→ **Assigned task**:
Write out exactly the lines below that run from the one containing "This is an optimization" through the one containing "wire [256*8-1:0] ord_flat;", both included, with no other lines.

(Saved entries)
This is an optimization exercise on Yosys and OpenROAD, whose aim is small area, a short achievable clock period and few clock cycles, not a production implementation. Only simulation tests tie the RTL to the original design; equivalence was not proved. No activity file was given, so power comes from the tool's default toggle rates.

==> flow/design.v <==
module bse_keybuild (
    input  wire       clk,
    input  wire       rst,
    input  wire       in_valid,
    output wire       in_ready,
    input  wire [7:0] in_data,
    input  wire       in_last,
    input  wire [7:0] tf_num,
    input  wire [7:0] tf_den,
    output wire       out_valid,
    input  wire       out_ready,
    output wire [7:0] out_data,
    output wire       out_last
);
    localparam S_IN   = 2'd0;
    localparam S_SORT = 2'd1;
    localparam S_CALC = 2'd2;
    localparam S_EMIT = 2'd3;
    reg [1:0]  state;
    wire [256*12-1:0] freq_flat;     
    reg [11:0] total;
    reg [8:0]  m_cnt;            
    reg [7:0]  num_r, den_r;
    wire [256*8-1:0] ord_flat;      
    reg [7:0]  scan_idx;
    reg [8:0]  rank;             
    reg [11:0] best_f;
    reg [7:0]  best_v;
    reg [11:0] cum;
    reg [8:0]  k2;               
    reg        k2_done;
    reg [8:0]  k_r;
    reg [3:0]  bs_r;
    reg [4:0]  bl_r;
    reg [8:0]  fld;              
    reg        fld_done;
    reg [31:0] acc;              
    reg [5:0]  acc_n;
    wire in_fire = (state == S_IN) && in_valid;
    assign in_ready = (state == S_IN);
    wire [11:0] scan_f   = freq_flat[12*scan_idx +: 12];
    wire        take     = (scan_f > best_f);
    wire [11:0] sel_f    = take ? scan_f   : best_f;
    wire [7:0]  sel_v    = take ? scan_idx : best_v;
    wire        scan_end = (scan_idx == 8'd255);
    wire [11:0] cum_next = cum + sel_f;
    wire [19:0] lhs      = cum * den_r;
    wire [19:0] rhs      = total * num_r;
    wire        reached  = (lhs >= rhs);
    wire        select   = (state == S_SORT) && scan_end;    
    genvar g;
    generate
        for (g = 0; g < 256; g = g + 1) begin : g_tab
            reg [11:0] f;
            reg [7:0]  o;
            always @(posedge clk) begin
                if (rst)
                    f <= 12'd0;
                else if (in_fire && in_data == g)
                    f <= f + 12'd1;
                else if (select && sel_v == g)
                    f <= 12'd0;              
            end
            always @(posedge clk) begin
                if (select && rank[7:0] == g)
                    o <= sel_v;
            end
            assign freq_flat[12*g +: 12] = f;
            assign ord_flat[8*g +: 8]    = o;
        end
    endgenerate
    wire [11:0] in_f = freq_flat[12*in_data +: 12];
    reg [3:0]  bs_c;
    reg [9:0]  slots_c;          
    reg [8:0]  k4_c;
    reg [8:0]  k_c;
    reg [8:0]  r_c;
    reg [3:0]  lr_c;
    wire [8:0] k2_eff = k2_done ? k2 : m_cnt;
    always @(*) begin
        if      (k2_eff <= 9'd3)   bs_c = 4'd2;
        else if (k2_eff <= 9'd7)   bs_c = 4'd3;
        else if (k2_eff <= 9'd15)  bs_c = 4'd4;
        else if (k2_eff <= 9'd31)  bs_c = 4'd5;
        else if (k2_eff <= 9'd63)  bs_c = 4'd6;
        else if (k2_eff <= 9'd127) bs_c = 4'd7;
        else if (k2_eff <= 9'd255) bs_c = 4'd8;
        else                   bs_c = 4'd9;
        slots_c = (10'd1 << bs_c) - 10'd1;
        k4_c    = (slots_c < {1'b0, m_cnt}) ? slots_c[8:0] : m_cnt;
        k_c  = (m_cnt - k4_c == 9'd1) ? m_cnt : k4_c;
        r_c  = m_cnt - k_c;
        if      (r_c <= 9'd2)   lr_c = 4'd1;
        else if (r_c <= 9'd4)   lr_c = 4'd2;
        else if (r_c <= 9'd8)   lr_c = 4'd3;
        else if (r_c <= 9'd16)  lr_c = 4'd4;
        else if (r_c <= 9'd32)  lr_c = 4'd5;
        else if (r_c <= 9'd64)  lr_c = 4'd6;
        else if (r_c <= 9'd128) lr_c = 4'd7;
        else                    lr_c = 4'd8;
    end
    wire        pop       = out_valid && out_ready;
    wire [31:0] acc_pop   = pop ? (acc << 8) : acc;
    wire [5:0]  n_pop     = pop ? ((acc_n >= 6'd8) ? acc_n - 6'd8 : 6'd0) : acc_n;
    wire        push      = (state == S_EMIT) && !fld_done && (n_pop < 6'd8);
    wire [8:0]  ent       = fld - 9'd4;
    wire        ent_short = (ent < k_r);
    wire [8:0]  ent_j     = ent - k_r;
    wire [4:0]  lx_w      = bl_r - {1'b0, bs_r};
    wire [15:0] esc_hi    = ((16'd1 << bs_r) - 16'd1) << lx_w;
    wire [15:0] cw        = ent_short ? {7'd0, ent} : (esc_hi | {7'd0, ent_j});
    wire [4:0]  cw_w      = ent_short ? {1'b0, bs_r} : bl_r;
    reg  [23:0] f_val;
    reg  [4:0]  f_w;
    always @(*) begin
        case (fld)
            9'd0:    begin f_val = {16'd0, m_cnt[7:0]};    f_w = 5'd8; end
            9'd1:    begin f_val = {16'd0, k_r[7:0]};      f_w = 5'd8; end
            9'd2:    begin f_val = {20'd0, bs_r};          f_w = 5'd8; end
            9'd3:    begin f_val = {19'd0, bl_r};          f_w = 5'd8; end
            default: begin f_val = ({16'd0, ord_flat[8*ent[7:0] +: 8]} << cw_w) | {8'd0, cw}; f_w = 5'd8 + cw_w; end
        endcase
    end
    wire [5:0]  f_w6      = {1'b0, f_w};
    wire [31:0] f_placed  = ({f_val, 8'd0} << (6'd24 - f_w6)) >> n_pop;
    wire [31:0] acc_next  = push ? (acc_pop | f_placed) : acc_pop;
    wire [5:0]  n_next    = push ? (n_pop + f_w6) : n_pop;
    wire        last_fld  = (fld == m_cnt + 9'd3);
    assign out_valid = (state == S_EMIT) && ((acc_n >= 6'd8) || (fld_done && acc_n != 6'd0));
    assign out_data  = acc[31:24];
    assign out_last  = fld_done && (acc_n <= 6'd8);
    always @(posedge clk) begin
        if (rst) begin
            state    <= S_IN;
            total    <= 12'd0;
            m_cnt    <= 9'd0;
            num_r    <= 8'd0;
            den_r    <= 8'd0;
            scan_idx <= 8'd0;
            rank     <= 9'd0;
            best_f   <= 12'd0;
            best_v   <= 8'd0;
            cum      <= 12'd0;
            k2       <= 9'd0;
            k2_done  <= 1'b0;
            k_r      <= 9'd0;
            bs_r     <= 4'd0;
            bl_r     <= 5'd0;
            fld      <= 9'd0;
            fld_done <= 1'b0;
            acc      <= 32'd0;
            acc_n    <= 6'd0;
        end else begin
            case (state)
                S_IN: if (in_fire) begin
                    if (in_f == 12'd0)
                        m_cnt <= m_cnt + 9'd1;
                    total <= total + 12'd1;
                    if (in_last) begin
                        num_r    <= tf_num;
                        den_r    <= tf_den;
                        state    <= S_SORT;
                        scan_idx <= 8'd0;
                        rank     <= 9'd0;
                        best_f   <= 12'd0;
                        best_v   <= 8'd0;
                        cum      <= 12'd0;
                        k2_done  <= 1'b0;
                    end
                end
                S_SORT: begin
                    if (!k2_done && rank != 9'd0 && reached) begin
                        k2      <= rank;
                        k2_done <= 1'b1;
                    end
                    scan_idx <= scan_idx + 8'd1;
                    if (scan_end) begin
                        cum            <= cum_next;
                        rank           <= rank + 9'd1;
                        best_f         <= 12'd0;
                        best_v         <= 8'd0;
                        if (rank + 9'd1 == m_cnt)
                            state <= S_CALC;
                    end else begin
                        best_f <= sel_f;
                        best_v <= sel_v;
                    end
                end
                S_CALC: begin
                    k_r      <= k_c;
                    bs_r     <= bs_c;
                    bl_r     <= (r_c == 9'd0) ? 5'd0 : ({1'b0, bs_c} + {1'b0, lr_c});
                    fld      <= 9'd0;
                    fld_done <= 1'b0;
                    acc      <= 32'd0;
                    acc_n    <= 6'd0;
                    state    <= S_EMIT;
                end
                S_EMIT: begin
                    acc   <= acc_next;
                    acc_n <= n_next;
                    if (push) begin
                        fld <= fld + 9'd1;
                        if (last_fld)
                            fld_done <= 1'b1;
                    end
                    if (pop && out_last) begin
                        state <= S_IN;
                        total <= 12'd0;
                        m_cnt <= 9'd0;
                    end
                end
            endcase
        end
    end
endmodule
* * *
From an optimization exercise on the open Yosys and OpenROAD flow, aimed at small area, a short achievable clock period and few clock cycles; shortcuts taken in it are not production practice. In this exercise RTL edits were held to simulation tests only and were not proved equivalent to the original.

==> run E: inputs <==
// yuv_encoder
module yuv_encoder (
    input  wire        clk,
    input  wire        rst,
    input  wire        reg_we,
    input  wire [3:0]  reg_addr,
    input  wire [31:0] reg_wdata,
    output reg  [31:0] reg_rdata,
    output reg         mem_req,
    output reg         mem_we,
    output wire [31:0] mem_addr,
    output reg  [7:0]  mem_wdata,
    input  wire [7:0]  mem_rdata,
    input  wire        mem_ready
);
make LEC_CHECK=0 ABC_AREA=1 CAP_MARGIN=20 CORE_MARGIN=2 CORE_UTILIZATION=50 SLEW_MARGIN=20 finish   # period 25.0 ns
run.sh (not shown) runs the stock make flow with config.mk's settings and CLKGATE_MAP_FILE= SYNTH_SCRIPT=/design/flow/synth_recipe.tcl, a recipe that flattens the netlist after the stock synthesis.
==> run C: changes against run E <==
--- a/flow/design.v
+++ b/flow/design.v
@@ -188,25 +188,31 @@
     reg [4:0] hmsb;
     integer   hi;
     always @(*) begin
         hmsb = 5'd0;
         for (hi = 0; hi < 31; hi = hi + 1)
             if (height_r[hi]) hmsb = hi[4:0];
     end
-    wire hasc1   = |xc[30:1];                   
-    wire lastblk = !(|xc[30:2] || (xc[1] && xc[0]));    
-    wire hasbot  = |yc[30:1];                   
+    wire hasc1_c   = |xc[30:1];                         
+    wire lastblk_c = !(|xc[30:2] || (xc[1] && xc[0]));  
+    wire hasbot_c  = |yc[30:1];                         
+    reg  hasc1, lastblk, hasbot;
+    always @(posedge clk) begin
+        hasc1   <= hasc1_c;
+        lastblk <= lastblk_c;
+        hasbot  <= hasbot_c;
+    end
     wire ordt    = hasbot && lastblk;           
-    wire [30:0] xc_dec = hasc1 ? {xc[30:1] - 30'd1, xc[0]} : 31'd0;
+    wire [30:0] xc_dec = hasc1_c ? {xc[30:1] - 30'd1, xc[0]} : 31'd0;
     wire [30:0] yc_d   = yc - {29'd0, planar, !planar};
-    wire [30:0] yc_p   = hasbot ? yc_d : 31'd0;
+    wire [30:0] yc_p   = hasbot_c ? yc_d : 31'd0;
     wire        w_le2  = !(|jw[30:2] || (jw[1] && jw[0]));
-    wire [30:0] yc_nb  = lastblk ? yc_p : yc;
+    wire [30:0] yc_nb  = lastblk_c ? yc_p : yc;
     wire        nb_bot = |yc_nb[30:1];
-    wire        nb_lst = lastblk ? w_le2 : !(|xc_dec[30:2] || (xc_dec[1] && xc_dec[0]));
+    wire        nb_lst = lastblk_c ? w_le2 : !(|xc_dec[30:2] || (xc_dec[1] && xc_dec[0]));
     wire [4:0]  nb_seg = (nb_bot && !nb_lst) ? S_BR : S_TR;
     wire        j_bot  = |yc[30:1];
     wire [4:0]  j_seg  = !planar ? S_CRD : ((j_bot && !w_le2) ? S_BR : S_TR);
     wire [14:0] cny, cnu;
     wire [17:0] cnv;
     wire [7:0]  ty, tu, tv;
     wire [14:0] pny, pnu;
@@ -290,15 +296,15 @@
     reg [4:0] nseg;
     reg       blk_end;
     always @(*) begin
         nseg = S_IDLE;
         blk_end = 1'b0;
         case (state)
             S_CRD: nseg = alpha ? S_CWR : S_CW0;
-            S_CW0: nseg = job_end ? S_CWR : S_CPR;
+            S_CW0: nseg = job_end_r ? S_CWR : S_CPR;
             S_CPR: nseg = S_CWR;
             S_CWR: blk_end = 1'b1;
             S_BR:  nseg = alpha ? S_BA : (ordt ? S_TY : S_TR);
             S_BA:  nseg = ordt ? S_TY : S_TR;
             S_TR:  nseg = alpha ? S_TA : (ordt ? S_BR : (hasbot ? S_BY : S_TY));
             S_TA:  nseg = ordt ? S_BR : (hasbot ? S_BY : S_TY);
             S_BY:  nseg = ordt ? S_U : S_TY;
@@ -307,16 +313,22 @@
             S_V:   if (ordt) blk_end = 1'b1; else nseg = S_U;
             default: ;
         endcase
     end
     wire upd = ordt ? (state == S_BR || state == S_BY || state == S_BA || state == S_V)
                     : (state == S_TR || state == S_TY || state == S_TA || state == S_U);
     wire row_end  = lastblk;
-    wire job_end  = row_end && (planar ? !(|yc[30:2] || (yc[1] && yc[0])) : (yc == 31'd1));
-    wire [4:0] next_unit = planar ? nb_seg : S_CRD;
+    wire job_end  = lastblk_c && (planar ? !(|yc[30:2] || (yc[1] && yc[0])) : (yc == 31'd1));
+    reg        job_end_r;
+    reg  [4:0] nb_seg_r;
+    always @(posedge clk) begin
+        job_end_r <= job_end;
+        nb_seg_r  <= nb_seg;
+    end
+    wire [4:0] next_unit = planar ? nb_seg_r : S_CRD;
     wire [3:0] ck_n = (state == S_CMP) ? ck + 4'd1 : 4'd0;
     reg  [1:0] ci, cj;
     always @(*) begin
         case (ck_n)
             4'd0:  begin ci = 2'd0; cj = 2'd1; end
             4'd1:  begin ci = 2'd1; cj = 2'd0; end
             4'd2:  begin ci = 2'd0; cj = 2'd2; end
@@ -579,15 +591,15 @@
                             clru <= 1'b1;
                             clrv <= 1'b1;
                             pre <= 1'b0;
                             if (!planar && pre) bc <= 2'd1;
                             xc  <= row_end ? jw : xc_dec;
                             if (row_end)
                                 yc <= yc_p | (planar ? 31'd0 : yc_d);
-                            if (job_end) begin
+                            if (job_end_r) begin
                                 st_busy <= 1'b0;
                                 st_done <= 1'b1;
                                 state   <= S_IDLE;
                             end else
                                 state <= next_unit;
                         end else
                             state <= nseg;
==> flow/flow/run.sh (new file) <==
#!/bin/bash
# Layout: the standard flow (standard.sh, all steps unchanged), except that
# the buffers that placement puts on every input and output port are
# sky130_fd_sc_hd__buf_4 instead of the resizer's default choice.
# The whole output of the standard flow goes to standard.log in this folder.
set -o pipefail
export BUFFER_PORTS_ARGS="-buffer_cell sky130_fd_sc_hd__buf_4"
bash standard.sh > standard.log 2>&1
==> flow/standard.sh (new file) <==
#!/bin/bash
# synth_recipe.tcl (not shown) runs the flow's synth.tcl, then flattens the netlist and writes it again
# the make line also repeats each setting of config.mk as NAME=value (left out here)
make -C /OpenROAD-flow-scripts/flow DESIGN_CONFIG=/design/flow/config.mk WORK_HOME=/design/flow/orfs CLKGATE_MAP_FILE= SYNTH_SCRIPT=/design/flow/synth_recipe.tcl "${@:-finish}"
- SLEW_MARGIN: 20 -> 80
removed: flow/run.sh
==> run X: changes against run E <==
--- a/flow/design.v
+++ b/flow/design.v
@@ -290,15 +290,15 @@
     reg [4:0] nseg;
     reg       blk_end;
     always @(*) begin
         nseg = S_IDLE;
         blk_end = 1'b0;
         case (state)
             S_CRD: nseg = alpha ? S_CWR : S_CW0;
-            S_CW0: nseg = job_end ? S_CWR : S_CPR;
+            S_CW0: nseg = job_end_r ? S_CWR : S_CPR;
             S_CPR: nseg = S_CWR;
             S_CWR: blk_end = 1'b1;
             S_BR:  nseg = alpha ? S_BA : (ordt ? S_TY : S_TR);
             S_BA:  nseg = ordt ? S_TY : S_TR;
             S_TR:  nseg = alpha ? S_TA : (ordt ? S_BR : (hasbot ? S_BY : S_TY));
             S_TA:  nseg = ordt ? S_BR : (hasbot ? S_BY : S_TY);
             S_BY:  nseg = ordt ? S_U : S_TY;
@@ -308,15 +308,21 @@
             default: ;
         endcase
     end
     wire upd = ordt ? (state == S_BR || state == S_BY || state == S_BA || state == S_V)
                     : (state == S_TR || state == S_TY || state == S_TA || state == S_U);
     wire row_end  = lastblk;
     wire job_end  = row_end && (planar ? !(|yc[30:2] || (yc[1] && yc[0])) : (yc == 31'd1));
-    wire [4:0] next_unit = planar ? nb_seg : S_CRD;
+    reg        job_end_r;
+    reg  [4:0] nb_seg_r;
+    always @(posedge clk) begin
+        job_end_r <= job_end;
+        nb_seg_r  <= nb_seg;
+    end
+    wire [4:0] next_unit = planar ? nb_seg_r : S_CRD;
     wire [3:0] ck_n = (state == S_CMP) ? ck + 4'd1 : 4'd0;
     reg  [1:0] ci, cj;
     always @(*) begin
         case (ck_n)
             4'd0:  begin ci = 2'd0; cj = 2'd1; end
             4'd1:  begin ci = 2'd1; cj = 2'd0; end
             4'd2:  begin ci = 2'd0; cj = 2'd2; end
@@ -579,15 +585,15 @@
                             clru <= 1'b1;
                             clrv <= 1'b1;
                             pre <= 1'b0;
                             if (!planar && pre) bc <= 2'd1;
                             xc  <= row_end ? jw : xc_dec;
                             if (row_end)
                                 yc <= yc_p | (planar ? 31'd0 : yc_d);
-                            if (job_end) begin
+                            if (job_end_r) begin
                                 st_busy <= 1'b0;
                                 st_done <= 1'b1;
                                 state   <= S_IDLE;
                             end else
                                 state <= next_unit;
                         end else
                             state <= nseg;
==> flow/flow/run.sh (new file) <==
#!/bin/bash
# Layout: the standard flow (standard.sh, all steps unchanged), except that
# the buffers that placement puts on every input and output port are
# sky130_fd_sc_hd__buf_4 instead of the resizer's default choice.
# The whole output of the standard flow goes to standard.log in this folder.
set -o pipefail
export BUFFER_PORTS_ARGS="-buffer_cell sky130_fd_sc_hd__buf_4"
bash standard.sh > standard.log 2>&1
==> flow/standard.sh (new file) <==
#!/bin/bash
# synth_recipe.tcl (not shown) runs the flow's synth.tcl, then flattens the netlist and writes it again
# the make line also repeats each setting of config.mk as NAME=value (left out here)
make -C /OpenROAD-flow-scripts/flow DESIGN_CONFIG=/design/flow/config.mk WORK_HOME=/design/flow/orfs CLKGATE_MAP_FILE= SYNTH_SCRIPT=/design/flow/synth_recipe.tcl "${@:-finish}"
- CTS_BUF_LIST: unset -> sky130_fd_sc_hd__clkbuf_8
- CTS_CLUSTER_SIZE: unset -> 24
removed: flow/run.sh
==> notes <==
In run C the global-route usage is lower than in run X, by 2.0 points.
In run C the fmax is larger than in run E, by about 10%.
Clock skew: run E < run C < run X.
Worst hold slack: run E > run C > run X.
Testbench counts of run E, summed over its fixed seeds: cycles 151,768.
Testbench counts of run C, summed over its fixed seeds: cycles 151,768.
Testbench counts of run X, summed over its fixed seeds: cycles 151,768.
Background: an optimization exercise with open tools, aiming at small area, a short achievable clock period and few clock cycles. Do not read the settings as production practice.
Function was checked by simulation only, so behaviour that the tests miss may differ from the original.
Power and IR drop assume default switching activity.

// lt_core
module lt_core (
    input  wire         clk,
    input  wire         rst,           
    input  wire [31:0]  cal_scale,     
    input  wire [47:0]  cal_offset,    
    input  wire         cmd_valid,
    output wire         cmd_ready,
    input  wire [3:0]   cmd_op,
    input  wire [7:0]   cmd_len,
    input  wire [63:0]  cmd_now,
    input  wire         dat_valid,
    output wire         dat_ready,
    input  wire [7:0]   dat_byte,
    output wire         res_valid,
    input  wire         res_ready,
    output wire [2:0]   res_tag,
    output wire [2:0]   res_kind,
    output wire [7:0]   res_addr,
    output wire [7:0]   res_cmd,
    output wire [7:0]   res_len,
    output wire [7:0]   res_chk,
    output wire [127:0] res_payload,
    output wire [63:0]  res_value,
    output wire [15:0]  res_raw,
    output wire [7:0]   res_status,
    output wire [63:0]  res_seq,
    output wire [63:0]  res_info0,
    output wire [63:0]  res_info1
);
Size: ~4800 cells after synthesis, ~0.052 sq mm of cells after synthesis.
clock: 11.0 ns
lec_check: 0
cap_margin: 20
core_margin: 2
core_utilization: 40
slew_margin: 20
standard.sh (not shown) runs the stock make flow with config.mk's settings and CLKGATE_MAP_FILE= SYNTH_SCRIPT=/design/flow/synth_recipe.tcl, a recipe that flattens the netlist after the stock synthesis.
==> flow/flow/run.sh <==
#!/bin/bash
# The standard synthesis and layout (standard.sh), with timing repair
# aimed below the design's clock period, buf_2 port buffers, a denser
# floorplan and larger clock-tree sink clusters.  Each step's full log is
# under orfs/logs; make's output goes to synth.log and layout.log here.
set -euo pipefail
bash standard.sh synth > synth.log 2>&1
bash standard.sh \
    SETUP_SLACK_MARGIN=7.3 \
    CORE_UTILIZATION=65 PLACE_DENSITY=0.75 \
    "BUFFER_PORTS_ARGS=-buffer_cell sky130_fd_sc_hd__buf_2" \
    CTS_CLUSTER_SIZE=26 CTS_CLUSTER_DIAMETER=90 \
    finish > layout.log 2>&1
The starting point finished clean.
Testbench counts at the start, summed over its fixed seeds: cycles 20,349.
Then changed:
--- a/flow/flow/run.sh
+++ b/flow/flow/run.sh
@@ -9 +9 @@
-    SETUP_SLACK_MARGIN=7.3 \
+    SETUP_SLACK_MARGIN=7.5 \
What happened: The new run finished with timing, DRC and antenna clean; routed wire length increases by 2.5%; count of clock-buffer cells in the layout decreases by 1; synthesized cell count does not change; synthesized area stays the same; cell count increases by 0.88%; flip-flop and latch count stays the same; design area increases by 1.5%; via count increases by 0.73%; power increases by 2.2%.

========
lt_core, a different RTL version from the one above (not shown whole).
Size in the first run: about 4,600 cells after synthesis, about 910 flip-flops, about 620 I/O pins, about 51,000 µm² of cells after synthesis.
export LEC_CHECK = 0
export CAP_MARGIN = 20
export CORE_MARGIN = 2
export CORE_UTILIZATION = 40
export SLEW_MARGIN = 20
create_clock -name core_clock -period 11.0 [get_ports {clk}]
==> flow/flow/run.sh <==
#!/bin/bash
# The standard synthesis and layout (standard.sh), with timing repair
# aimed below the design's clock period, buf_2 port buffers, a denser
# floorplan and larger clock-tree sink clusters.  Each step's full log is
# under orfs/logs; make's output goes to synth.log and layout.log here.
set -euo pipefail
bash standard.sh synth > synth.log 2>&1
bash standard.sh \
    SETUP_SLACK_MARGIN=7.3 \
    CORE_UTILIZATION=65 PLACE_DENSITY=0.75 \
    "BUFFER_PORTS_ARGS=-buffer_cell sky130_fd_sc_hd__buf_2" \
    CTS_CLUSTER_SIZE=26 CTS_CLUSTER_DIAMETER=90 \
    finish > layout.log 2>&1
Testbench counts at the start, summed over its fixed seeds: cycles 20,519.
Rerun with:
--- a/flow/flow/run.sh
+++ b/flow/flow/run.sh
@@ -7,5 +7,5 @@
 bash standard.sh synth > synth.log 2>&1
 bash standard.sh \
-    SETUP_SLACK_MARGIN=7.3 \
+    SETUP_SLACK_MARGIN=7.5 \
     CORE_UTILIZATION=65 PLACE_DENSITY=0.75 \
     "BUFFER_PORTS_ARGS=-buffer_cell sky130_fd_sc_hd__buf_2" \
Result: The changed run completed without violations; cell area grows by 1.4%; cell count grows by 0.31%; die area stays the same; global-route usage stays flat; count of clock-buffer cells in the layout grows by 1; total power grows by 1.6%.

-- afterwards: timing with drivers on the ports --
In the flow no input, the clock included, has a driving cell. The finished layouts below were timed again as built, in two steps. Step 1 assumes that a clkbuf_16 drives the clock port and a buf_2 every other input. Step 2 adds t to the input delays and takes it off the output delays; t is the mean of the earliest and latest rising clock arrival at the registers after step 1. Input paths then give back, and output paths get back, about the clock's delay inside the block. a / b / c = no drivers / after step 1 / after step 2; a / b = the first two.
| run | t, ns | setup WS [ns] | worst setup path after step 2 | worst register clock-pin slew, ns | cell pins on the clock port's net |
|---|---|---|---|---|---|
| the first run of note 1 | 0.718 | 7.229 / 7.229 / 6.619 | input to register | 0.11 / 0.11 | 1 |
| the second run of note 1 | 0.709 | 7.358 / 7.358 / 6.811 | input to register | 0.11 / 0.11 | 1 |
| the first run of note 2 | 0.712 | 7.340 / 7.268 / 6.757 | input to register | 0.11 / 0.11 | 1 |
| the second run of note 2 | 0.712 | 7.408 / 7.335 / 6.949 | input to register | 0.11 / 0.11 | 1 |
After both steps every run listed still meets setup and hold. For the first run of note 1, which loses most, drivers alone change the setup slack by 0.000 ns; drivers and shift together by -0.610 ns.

→ **Answer to this problem**:
This is an optimization exercise on Yosys and OpenROAD, whose aim is small area, a short achievable clock period and few clock cycles, not a production implementation. Only simulation tests tie the RTL to the original design; equivalence was not proved. No activity file was given, so power comes from the tool's default toggle rates.

==> flow/design.v <==
module bse_keybuild (
    input  wire       clk,
    input  wire       rst,
    input  wire       in_valid,
    output wire       in_ready,
    input  wire [7:0] in_data,
    input  wire       in_last,
    input  wire [7:0] tf_num,
    input  wire [7:0] tf_den,
    output wire       out_valid,
    input  wire       out_ready,
    output wire [7:0] out_data,
    output wire       out_last
);
    localparam S_IN   = 2'd0;
    localparam S_SORT = 2'd1;
    localparam S_CALC = 2'd2;
    localparam S_EMIT = 2'd3;
    reg [1:0]  state;
    wire [256*12-1:0] freq_flat;     
    reg [11:0] total;
    reg [8:0]  m_cnt;            
    reg [7:0]  num_r, den_r;
    wire [256*8-1:0] ord_flat;      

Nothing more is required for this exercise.